A function can either have multiple parameters, a single parameter, or no parameters (marked by empty space or void). Therefore, the grammar for the parameters token was made to account for these four possibilities (note, grammar resembles that of the statements token):

parameters:
parameters parameter {
	AST_Node_ParamList* temp_paramlist = (AST_Node_ParamList*) $1;
	$$ = new_ast_paramlist_node($1, $2, temp_paramlist->param_cnt + 1); 
}
| parameter  { 	
	$$ = new_ast_paramlist_node(NULL, $1, 1); 
}
| VOID { 
	$$ = NULL; 
}
| { /*No paramters passed*/
	$$ = NULL; 
} 
;

The token parameter must account for parameters in the function. As previously mentioned, parameters in a C function are variable types followed by variable names; however, if there are multiple parameters, they will be separated with commas. The grammar for the parameter token was created to account for both parameters that aren’t and are separated by commas:

parameter:
var_type variable COMMA { 
	AST_Node_ID* temp_ID = (AST_Node_ID*) $2;
	$$ = new_ast_param_node($1, $2); 
}
| var_type variable { 
	AST_Node_ID* temp_ID = (AST_Node_ID*) $2;
	$$ = new_ast_param_node($1, $2); 
}
;

Future updates for parameters include inserting the parameters into the symbol table and accounting for function call parameters.

Hash Table and Scopes

For the Complier it was decided to use a hash table for the symbol table due to hash tables having fast lookup speeds. Hash tables are arrays paired with a hash function that uses symbol names to calculate the index of the array where the symbol is to be stored:

The hash function calculates the index to store the symbol by summing the decimal values of the ASCII characters in the symbol name, then taking the remainder of the sum divided by the size of the hash table’s array. See below for the function used to calculate the index of the hash table to store a symbol:

unsigned int hash(char* key) {
	unsigned int hashval = 0;

	// sum ASCII values of characters
	while (*key) {
		hashval += *key;
		key++;
	}
	return hashval % COLUMN_SIZE; // return modulo on size of table
}

It is possible to have what is called a collision where the same index is calculated for different symbol names. In this case a linked list is created at that index of the hash table. For example, say val1 and val2 ended up having the same index calculated from the hash function, the table would look like the figure below:

This allows for multiple values to be stored at a single index of the hash table. The downside of collisions is that they increase the lookup time as the Compiler must perform a linear search of each entry of the linked list to look for specific a symbol name.
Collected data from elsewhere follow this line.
Background: an optimization exercise with open tools, aiming at small area, a short achievable clock period and few clock cycles. Do not read the settings as production practice.
The RTL was checked by simulation tests, not by an equivalence proof against the original design.
No activity file was given, so power comes from the tool's default toggle rates.

## flow/design.v (module list and top-level ports; edited modules follow where they fit)
// module m3c_mul: 762 lines
// module m3c_acc: 325 lines
// module matrix3_add_mul_commutator_top: 322 lines
module matrix3_add_mul_commutator_top (
  input  logic                     clk,
  input  logic                     rst,
  input  logic                     cfg_we,
  input  logic [m3c_pkg::OP_W-1:0] cfg_wdata,
  input  logic                     cmd_valid,
  output logic                     cmd_stall,
  input  m3c_pkg::cmd_word_t       cmd_data,
  output logic                     res_valid,
  input  logic                     res_stall,
  output m3c_pkg::res_word_t       res_data
);
  // ...
==> flow/run.sh <==
#!/bin/bash
# synth_recipe.tcl (not shown) runs the flow's synth.tcl, then flattens the netlist and writes it again
# the make line also repeats each setting of config.mk as NAME=value (left out here)
make -C /OpenROAD-flow-scripts/flow DESIGN_CONFIG=/design/flow/config.mk WORK_HOME=/design/flow/orfs CLKGATE_MAP_FILE= SYNTH_SCRIPT=/design/flow/synth_recipe.tcl finish
==> flow/config.mk <==
export PLATFORM = sky130hd
export DESIGN_NAME = matrix3_add_mul_commutator_top
export DESIGN_NICKNAME = matrix3_add_mul_commutator_top
export VERILOG_FILES = /design/flow/design.v
export SDC_FILE = /design/flow/constraint.sdc
export NUM_CORES = 4
export LEC_CHECK = 0
export ABC_CLOCK_PERIOD_IN_PS = 3500
export CAP_MARGIN = 20
export CORE_MARGIN = 2
export CORE_UTILIZATION = 40
export SETUP_SLACK_MARGIN = 5
export SLEW_MARGIN = 20
==> flow/constraint.sdc <==
create_clock -name core_clock -period 9.0 [get_ports {clk}]
set_input_delay 1.8000 -clock core_clock [delete_from_list [all_inputs] [get_ports {clk}]]
set_output_delay 1.8000 -clock core_clock [all_outputs]
set_load 0.01 [all_outputs]
==> reports/summary.txt, run 1 <==
Die X: 336 um
crit path to: cmd_stall
Top FF cell, synth: dfxtp_1
post-synthesis mux area share: 0.0678
Post-Synth Simple-Gate Area: 0.0530
comb pwr: 1.32 mW
delay-heaviest family, CP: flip-flops
Layout Utilization: 0.455
Clk pwr share: 0.392
max cap viols: 0
CP max stage cell: dfxtp_1
DP Area: 46300 um^2
comb_multi_in: 2188
NonClk Buf Share: 0.0261
met1 GRT Util: 0.270
die height: 336 um
Worst-Skew Late Latency: 0.69 ns
DR WL met3: 6650 um
IO Count: 85
Total Routing Usage GR: 0.196
Core Area: 109000 um^2
status: timing/DRC/antenna clean
max incr delay on CP: 0.68 ns
Synth top area share: 0.408
Iteration-0 DRC Markers: 2302
DR vias/cell: 5.30
grt met2 use: 0.316
Tcrit/Tclk final: 0.424
Compound-Gate Fraction of Synth Area: 0.132
Worst setup startpoint: cmd_stall$_SDFF_PP0_
Post-Syn Area per Cell: 11.7 um^2
initial core utilization: 0.405
RSZ-0062 raised after global routing: false
worst path cell trace: clkdlybuf4s50_1
Non-CTS buffers: 145
HP Start: m1i[1]$_DFF_P_
area share of fa/ha/maj cells after synthesis: 0.138
fraction of area in registers: 0.432
startpoint types: flop
Testbench counts, summed over its fixed seeds: cycles 8,938.
==> inputs of run 2 (changes only) <==
==> flow/flow/run.sh (new file) <==
#!/bin/bash
# The standard layout, with timing repair aimed at a shorter period than the constraint's
# (the constraint itself is unchanged) and port buffers of a stronger cell.
set -euo pipefail
bash standard.sh SETUP_SLACK_MARGIN=6 "BUFFER_PORTS_ARGS=-buffer_cell sky130_fd_sc_hd__buf_4" finish > orfs_make.log 2>&1
==> flow/standard.sh (new file) <==
#!/bin/bash
# synth_recipe.tcl (not shown) runs the flow's synth.tcl, then flattens the netlist and writes it again
# the make line also repeats each setting of config.mk as NAME=value (left out here)
make -C /OpenROAD-flow-scripts/flow DESIGN_CONFIG=/design/flow/config.mk WORK_HOME=/design/flow/orfs CLKGATE_MAP_FILE= SYNTH_SCRIPT=/design/flow/synth_recipe.tcl "${@:-finish}"
removed: flow/run.sh
==> reports/summary.txt, run 2 <==
Worst EP arrival: 1.25 ns (was 2.01 ns)
Seq/Total Area, Yosys: 0.486 (unchanged)
DR vias/cell: 5.29 (was 5.30)
Leak: 20.1 nW (was 19.5 nW)
Total Wirelength: 114000 um (was 112000 um)
Post-synth top cells: dfxtp_1, a22oi_1, inv_1 (unchanged)
Yosys cell types: 91 (unchanged)
Core Area: 109000 um^2 (unchanged)
max-slew violation count: 0 (unchanged)
synthesized net count: 4159 (unchanged)
XOR/XNOR Fraction of Synth Area: 0.0730 (unchanged)
Fin Setup TNS: 0 ns (unchanged)
post-DP HPWL: 71700 um (was 71600 um)
Layout area overhead: 15.8% (was 12.6%)
row count: 121 (unchanged)
Synth Instances: 3776 (unchanged)
initial core utilization: 0.405 (unchanged)
gr ovfl total: 0 (unchanged)
Synth async-reset ratio: 0 (unchanged)
WP buf/inv: 1 (unchanged)
Fin. Hold Viols: 0 (unchanged)
Synth top area share: 0.408 (unchanged)
RSZ-0062 raised after global routing: true (was false)
Tcrit/Tclk final: 0.339 (was 0.424)
Max FO, Critical Path: 1 (was 13)
max incr delay on CP: 0.42 ns (was 0.68 ns)
vias in the first global route: 29.2k (was 28.9k)
Regs by FF count: ra: 288 flops, rb: 288 flops (unchanged)
Synthesis Warnings: 3 (unchanged)
Top FF cell, synth: dfxtp_1 (unchanged)
Total Routing Usage GR: 0.201 (was 0.196)
# nets final: 4196 (was 4144)
Post-Synth Simple-Gate Area: 0.0530 (unchanged)
gpl congestion: 0.874 (was 0.881)
htree depth: 3 (unchanged)
Root Buffer: clkbuf_16 (unchanged)
Routed Antenna Nets: 0 (unchanged)
Worst Hold Class: reg2reg (unchanged)
Post-synth EDFFs: 116 (unchanged)
drt wl/cell: 21.1 um (was 20.9 um)
TritonCTS clock tree: yes (unchanged)
Worst-Margin Slew: 1.13 ns (was 1.32 ns)
die height: 336 um (unchanged)
Worst-Skew Late Latency: 0.71 ns (was 0.69 ns)
die area: 113000 um^2 (unchanged)
peak supply drop: 0.189 mV (was 0.194 mV)
Mapped Area: 44200 um^2 (unchanged)
clk_skew: 0.0540 ns (was 0.0382 ns)
commonest non-fill, non-tap cells in the layout: dfxtp_1, a22oi_1, inv_1 (unchanged)
startpoint types: flop (unchanged)
Rel. slew slack: 0.247 (was 0.118)
first-pass GRT wire length: 176000 um (was 172000 um)
Sink Count: 1015 (unchanged)
layout cells sized above 1: 0.193 (was 0.128)
Vias: 28.5k (was 28.2k)
area share of fa/ha/maj cells after synthesis: 0.138 (unchanged)
IO Count: 85 (unchanged)
top post-synthesis cells by area: dfxtp_1, fa_1, edfxtp_1 (unchanged)
post-synthesis mux area share: 0.0678 (unchanged)
initial antenna violation count: 1 (was 0)
drt pass-1 iters: 8 (was 7)
Iteration-0 DRC Markers: 2347 (was 2302)
Worst EP required: 7.20 ns (about the same)
worst path cell trace: buf_6 (was clkdlybuf4s50_1)
power per cell area: 215 nW/um^2 (was 218 nW/um^2)
status: timing/DRC/antenna clean (unchanged)
CTS Buffer Depth: 3 (unchanged)
synthesized flop and latch total: 1015 (unchanged)
Setup CP Type: reg2out (unchanged)
Post-Syn Area per Cell: 11.7 um^2 (unchanged)
Die X: 336 um (unchanged)
port bufs: 84 (unchanged)
delay-heaviest family, CP: flip-flops (unchanged)
largest area contributor in the netlist: dfxtp_1 (unchanged)
fin crit period: 3.05 ns (was 3.81 ns)
total power: 11.0 mW (was 10.8 mW)
CP max stage cell: edfxtp_1 (was dfxtp_1)
CP endpoint kind: output port (unchanged)
cts bufs inserted: 102 (was 101)
largest family of logic cells by synthesized area: adder cells (unchanged)
Compound-Gate Fraction of Synth Area: 0.132 (unchanged)
most common cell after layout, fill and taps aside: dfxtp_1 (unchanged)
largest net degree at the start of global routing: 63 (unchanged)
clk slew on worst S/H paths: 0.05 ns (was 0.06 ns)
most frequent cell after synthesis: dfxtp_1 (unchanged)
DRC violations left: 0 (unchanged)
Final Setup Violations: 0 (unchanged)
max cap viols: 0 (unchanged)
Max Clk Rate: 328 MHz (was 262 MHz)
hold_buf cts: 0 (unchanged)
[run 2: metal layers]
metal	part of all wire	up-vias	track usage
met4	0.025	0	0.0593
met5	0	-	0
met1	0.45	14100	0.273
met3	0.057	197	0.0292
li1	-	13200	-
met2	0.47	937	0.331
[run 2: area by class of cell]
| cell class | count | area, um^2 |
|---|---|---|
| Timing Repair Buffer | 194 | 2030 |
| Fill cell | 9907 | 58000 |
| Antenna cell | 1 | 2.50 |
| Clock buffer | 153 | 2980 |
| Inverter | 310 | 1170 |
| Tap cell | 1476 | 1850 |
| Timing Repair inverter | 1 | 5.00 |
| Sequential cell | 1015 | 21600 |
| Clock inverter | 39 | 513 |
| Multi-Input combinational cell | 2189 | 21000 |
[run 2: path summary, 6_finish.rpt]
kind | from | depth (start not counted) | slack (ns) | end
worst max-delay path | res_data[32]$_DFFE_PP_ | 1 | 5.95 | res_data[32]
worst min-delay path | m1j[0]$_DFF_P_ | 0 | 0.32 | m2j[0]$_DFF_P_
worst max register to register | mone[4]$_DFF_P_ | 8 | 5.98 | qr0[29]$_DFF_P_
worst min register to register | m1j[0]$_DFF_P_ | 0 | 0.32 | m2j[0]$_DFF_P_
[run 2: power breakdown]
part / leakage (nW) / switching, mW / internal [mW]
registers: 8.50 / 0.278 / 5.01
clock network: 1.71 / 1.84 / 2.49
logic: 9.93 / 0.771 / 0.618
[run 2: logic make-up after synthesis]
family                     count (synthesis)
xor gates and xnor gates                 367
and+or+nand+nor                          468
DFF                                     1015
muxes                                    268
adders and majority gates                337
buffers and inverters                    573
AOI/OAI and AO/OA                        748
[run 2: timing repair]
item | in CTS | in global routing
resized for setup | 155 | 79
gates cloned | 11 | 0
buffers inserted | 23 | 21
endpoints found under the setup margin | 132 | 87
pin swaps | 23 | 27
hold endpoints to repair | 0 | 0
[run 2: stage by stage]
stage,hold slack (ns),setup WS (ns),instance area [um^2],instances,util
after floorplan,0.310,5.52,44400,3776,-
after global placement,0.310,4.98,46100,5129,0.423
after detailed placement,0.312,4.91,46100,5129,0.423
after CTS,0.327,5.89,50700,5355,0.464
after global routing,0.328,5.90,51100,5377,0.468
final,0.325,5.95,51100,5378,0.468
Another important thing to consider is that a C program can have multiple symbols that share a name if they are in different scopes of the program. This will cause a collision issue as the same index will be calculated for each symbol; however, the names of the symbols will be the same so a search through a linked list cannot be used as done before . To overcome this, it was decided to give each scope of the program it’s own symbol table.

Each scope contains the next scope, the previous scope, sub scope, the scope number (global would be 0, number increases the further away it is from the global scope), and a symbol table:

// Addition to symtab.h
typedef struct scope
{
	struct scope* next;
	struct scope* prev;
	struct scope* sub_scope;
	int scope_num;
	symbol_t** table;
}scope_t;

Functions were created to initialize, increment, and decrement scopes:

// Addition to symtab.c
scope_t* init_scope() {
	// allocate memory
	scope_t* scp = (scope_t*)calloc(1, sizeof(scope_t));
	scp->next = NULL;
	scp->prev = NULL;
	scp->sub_scope = NULL;
	scp->scope_num = curr_scope;
	scp->table = (symbol_t**)calloc(COLUMN_SIZE, sizeof(symbol_t*));
	return scp;
}

void incr_scope() {
	scope_t* scp = init_scope();
	current_scope->next = scp;
	scp->prev = current_scope;
	current_scope = scp;
	curr_scope++;
}

extern void decr_scope() {
	current_scope = current_scope->prev;
	curr_scope--;
}

The main function was updated to create a global and main scope:


// Addition to main.c
int curr_scope = 0;
int curr_sub_scope = 0;
int ROW_SIZE = 10;
int COLUMN_SIZE = 20;
float RESIZE = 0.5;

scope_t* current_scope;
scope_t* global_scope;
scope_t* main_scope;

int main(int argc, char* argv[]) {
	global_scope = init_scope();
	current_scope = global_scope;
	incr_scope();
        ...

The Parser was also updated to increment the scope whenever the grammar for a function is encountered (note, may need to add the incr_scope() function in other areas of the Parser as the grammar of the Compiler grows):

// Addition to Parser.y
functions:
functions function {
	AST_Node_StateList* temp_funclist = (AST_Node_StateList*) $1;
	$$ = new_ast_statelist_node($1, $2, temp_funclist->statement_cnt + 1); 
}
| function  { 
	incr_scope();
	$$ = new_ast_statelist_node(NULL, $1, 1); 
}
;

Purpose of the Symbol Table

The Compiler must be able to store information about symbols found within a C program. Symbols can include variables, function names, other objects and more. Information of these symbols must be stored as it allows the Complier to generate assembly code and the information can be used for semantic analysis.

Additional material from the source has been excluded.